*What is being asked:*
Lines holding the string "setup" are the ones to copy; find them all in the data.

Dataset records
......

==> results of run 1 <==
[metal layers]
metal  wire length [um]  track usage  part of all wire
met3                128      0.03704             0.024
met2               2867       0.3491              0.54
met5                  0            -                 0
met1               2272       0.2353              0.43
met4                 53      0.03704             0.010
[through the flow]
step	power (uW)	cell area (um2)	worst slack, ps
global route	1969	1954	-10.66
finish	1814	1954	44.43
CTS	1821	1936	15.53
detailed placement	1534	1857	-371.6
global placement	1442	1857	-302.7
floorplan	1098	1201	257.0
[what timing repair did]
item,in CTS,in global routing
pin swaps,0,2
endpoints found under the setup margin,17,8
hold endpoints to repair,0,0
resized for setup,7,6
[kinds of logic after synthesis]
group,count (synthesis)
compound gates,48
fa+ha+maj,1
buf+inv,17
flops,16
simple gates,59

......

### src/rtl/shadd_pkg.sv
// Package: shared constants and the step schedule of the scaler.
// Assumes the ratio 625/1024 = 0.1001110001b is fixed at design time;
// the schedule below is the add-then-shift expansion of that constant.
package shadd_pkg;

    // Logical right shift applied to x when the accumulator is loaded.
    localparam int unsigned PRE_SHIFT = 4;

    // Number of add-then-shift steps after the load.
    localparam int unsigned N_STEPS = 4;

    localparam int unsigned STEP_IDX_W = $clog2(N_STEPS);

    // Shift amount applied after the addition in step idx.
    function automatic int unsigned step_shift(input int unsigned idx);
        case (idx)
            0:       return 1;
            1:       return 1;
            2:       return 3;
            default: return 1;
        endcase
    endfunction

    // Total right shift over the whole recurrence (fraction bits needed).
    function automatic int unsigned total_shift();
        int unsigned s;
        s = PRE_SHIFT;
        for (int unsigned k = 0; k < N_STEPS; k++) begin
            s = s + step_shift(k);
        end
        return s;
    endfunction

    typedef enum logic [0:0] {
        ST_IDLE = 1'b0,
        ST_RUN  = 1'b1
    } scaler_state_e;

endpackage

......

*Result of the task:*
endpoints found under the setup margin,17,8
resized for setup,7,6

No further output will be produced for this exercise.